== WHAT TO PRODUCE ==
Below are records; work out how many of their lines contain the word "floorplan" and reply with the number only.

(Stored data entries)
┌──
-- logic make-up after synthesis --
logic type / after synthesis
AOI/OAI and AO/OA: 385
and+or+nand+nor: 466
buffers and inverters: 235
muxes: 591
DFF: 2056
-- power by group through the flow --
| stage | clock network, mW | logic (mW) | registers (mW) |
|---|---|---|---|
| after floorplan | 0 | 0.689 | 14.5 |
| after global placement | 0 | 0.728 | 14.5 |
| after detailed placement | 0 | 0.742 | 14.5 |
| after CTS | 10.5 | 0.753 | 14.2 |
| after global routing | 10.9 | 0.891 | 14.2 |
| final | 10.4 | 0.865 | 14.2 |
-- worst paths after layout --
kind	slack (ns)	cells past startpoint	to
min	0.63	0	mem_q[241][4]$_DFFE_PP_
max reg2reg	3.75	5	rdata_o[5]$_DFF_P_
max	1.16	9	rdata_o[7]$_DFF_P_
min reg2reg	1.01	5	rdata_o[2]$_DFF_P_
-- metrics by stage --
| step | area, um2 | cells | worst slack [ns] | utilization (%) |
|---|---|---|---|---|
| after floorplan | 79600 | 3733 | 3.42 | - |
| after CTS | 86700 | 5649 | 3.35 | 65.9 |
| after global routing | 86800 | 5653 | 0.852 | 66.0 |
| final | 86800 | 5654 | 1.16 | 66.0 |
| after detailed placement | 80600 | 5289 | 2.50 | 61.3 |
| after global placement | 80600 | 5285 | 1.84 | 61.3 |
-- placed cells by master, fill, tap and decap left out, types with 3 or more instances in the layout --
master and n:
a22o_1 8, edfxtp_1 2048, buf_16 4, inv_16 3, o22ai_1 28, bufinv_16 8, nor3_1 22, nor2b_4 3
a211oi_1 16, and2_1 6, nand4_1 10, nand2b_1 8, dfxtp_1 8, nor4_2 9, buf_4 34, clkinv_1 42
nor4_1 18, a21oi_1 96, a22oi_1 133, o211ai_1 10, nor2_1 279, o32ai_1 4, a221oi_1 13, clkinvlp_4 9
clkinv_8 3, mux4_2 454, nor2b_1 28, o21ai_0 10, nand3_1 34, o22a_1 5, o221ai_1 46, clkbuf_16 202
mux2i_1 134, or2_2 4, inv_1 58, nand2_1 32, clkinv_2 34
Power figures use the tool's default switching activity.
└──
== RESULT OF THIS TASK ==
2